Name: Christie Letarte
Class Year: ‘08
Title: Special Counsel
Organization Name: The Florida Senate
1. In one sentence, what does your job entail?
In this role, I provide legal advice to the president of the Florida Senate and serve as a special master for executive suspensions (when the governor suspends an elected official, the Senate determines whether the official is reinstated or removed from office) and claim bills (which are usually bills where an individual alleges injury by a governmental entity and is seeking funds in excess of the statutory caps and occasionally are compensation claims for alleged wrongful incarceration), where I hold hearings, make findings of fact, and provide a legal analysis and recommendation to the president, as necessary.
2. What planned and unplanned events connected you to your industry and your first employer after Holy Cross? How did you learn/decide it was a good fit for you?
Having an interest in both higher education and the law, after Holy Cross, I intentionally pursued each interest and received a Master’s degree in Higher Education and Student Affairs and then a juris doctor. I specifically chose the law school I attended because of the Center for Higher Education Law and Policy and the professors who taught there as I had been reading their scholarly work. I thought, after I passed the bar exam, I would pair the two areas and work at a college or university – then came the unplanned event.

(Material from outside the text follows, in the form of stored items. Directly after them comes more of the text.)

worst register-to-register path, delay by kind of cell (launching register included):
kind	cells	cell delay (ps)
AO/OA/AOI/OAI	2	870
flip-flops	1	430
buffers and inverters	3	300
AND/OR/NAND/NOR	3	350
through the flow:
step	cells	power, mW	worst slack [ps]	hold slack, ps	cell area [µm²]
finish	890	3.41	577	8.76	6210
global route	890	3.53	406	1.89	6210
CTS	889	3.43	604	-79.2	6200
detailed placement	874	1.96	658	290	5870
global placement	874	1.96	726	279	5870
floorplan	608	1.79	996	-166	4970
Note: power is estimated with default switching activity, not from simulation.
$ cat src/rtl/tseq_pkg.sv
// Shared types and constants for the count target sequencer.
package tseq_pkg;

  localparam int TSEQ_WIDTH = 5;

  typedef enum logic [1:0] {
    IDLE  = 2'd0,
    ISSUE = 2'd1,
    WAIT  = 2'd2
  } tseq_state_e;

  // Number of WAIT cycles tolerated before the watchdog gives up on a target.
  function automatic int tseq_timeout_limit(input int width);
    return (1 << width) + 2;
  endfunction

endpackage

$ cat src/rtl/count_target_sequencer_if.sv
// Producer push handshake plus the load/feedback path to the counter stage.
interface count_target_sequencer_if
  import tseq_pkg::*;
#(
  parameter int WIDTH = TSEQ_WIDTH
);
  logic             push_valid;
  logic [WIDTH-1:0] push_num;
  logic             push_ready;
  logic [WIDTH-1:0] cnt_num;
  logic             out_valid;
  logic [WIDTH-1:0] out_num;
  logic             done;
  logic             busy;
  logic             err;

  modport master (
    output push_valid, push_num, cnt_num,
    input  push_ready, out_valid, out_num, done, busy, err
  );

  modport slave (
    input  push_valid, push_num, cnt_num,
    output push_ready, out_valid, out_num, done, busy, err
  );
endinterface

$ cat src/rtl/tseq_fifo.sv
// Show-ahead synchronous FIFO; pointers carry one extra wrap bit to tell full from empty.
module tseq_fifo
  import tseq_pkg::*;
#(
  parameter int DEPTH = 4,
  parameter int WIDTH = TSEQ_WIDTH
) (
  input  logic             clk,
  input  logic             rst,
  input  logic             wr_en,
  input  logic [WIDTH-1:0] wr_data,
  input  logic             rd_en,
  output logic [WIDTH-1:0] rd_data,
  output logic             full,
  output logic             empty
);
  localparam int AW = $clog2(DEPTH);

  logic [WIDTH-1:0] mem [DEPTH];
  logic [AW:0]      wr_ptr, rd_ptr;
  logic             wr_fire, rd_fire;

  assign full    = (wr_ptr[AW-1:0] == rd_ptr[AW-1:0]) && (wr_ptr[AW] != rd_ptr[AW]);
  assign empty   = (wr_ptr == rd_ptr);
  assign wr_fire = wr_en && !full;
  assign rd_fire = rd_en && !empty;
  assign rd_data = mem[rd_ptr[AW-1:0]];

  always_ff @(posedge clk) begin
    if (rst) begin
      wr_ptr <= '0;
      rd_ptr <= '0;
    end else begin
      if (wr_fire) wr_ptr <= wr_ptr + 1'b1;
      if (rd_fire) rd_ptr <= rd_ptr + 1'b1;
    end
  end

  always_ff @(posedge clk) begin
    if (wr_fire) mem[wr_ptr[AW-1:0]] <= wr_data;
  end

endmodule

$ cat src/rtl/count_target_sequencer.sv
// Buffers count targets, loads them into the counter one at a time, and waits for each to be reached.
// Optional watchdog: define TSEQ_TIMEOUT_EN to abandon a target that is never reached.
module count_target_sequencer
  import tseq_pkg::*;
#(
  parameter int DEPTH = 4,
  parameter int WIDTH = TSEQ_WIDTH
) (
  input logic                     clk,
  input logic                     rst,
  count_target_sequencer_if.slave bus
);
  tseq_state_e      state, state_nxt;
  logic [WIDTH-1:0] target, head;
  logic             full, empty;
  logic             load, match, timeout;
  logic             out_valid_q, done_q;
  logic [WIDTH-1:0] out_num_q;

  tseq_fifo #(.DEPTH(DEPTH), .WIDTH(WIDTH)) u_fifo (
    .clk     (clk),
    .rst     (rst),
    .wr_en   (bus.push_valid),
    .wr_data (bus.push_num),
    .rd_en   (state == ISSUE),
    .rd_data (head),
    .full    (full),
    .empty   (empty)
  );

  // The counter clears on load, so WAIT never sees a stale match from a previous target.
  assign match = (bus.cnt_num == target);
  assign load  = (state == IDLE) && !empty;

`ifdef TSEQ_TIMEOUT_EN
  localparam logic [WIDTH+1:0] WD_LAST = (WIDTH+2)'(tseq_timeout_limit(WIDTH) - 1);

  logic [WIDTH+1:0] wd;
  logic             err_q;

  assign timeout = (state == WAIT) && !match && (wd == WD_LAST);

  // Held at zero outside WAIT so each target starts with a fresh budget.
  always_ff @(posedge clk) begin
    if (rst || state != WAIT) wd <= '0;
    else                      wd <= wd + 1'b1;
  end

  always_ff @(posedge clk) begin
    if (rst) err_q <= 1'b0;
    else     err_q <= timeout;
  end

  assign bus.err = err_q;
`else
  assign timeout = 1'b0;
  assign bus.err = 1'b0;
`endif

  always_comb begin
    state_nxt = state;
    unique case (state)
      IDLE:    if (load) state_nxt = ISSUE;
      ISSUE:   state_nxt = WAIT;
      WAIT:    if (match || timeout) state_nxt = IDLE;
      default: state_nxt = IDLE;
    endcase
  end

  always_ff @(posedge clk) begin
    if (rst) begin
      state       <= IDLE;
      target      <= '0;
      out_valid_q <= 1'b0;
      out_num_q   <= '0;
      done_q      <= 1'b0;
    end else begin
      state       <= state_nxt;
      out_valid_q <= load;
      out_num_q   <= load ? head : '0;
      done_q      <= (state == WAIT) && match;
      if (load) target <= head;
    end
  end

  assign bus.out_valid  = out_valid_q;
  assign bus.out_num    = out_num_q;
  assign bus.done       = done_q;
  assign bus.push_ready = !full;
  assign bus.busy       = (state != IDLE) || !empty;

endmodule

$ cat src/flat_wrapper.sv
// flat-port wrapper written by rule: the top's interface ports become plain ports
module count_target_sequencer_flat import tseq_pkg::*;
#(
  parameter int DEPTH = 4,
  parameter int WIDTH = TSEQ_WIDTH
)
  (clk, rst, bus_push_valid, bus_push_num, bus_cnt_num, bus_push_ready, bus_out_valid, bus_out_num, bus_done, bus_busy, bus_err);
  count_target_sequencer_if #(.WIDTH(WIDTH)) bus_i ();
  input logic clk;
  input logic rst;
  input wire logic [$bits(bus_i.push_valid)-1:0] bus_push_valid;
  input wire logic [$bits(bus_i.push_num)-1:0] bus_push_num;
  input wire logic [$bits(bus_i.cnt_num)-1:0] bus_cnt_num;
  output wire logic [$bits(bus_i.push_ready)-1:0] bus_push_ready;
  output wire logic [$bits(bus_i.out_valid)-1:0] bus_out_valid;
  output wire logic [$bits(bus_i.out_num)-1:0] bus_out_num;
  output wire logic [$bits(bus_i.done)-1:0] bus_done;
  output wire logic [$bits(bus_i.busy)-1:0] bus_busy;
  output wire logic [$bits(bus_i.err)-1:0] bus_err;
  assign bus_i.push_valid = bus_push_valid;
  assign bus_i.push_num = bus_push_num;
  assign bus_i.cnt_num = bus_cnt_num;
  assign bus_push_ready = bus_i.push_ready;
  assign bus_out_valid = bus_i.out_valid;
  assign bus_out_num = bus_i.out_num;
  assign bus_done = bus_i.done;
  assign bus_busy = bus_i.busy;
  assign bus_err = bus_i.err;
  count_target_sequencer #(.DEPTH(DEPTH), .WIDTH(WIDTH)) u_core (.clk(clk), .rst(rst), .bus(bus_i));
endmodule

While studying for the bar exam, I received a call from the career development office at my law school after the chief attorney for the Florida Senate Committee on Education had inquired as to whether they had any recent graduates interested in education law. The office gave the chief attorney my name and I submitted application materials.
Since that time, I have had the opportunity to serve in the Florida Senate in a variety of roles – none of which would I have anticipated as I attempted to plan my career path in prior years. I knew the Florida Senate was a good fit because of the people with whom I work and the content and variety of matters on which I have had the opportunity to work. The colleagues I work beside are of the highest caliber and we share the same sense of integrity and dedication to our service through our roles in the Florida Senate. I also enjoy the content, challenges, and different lenses of the legislative process that each role has provided. The Florida Senate continually presents opportunities to grow and has felt like a professional home.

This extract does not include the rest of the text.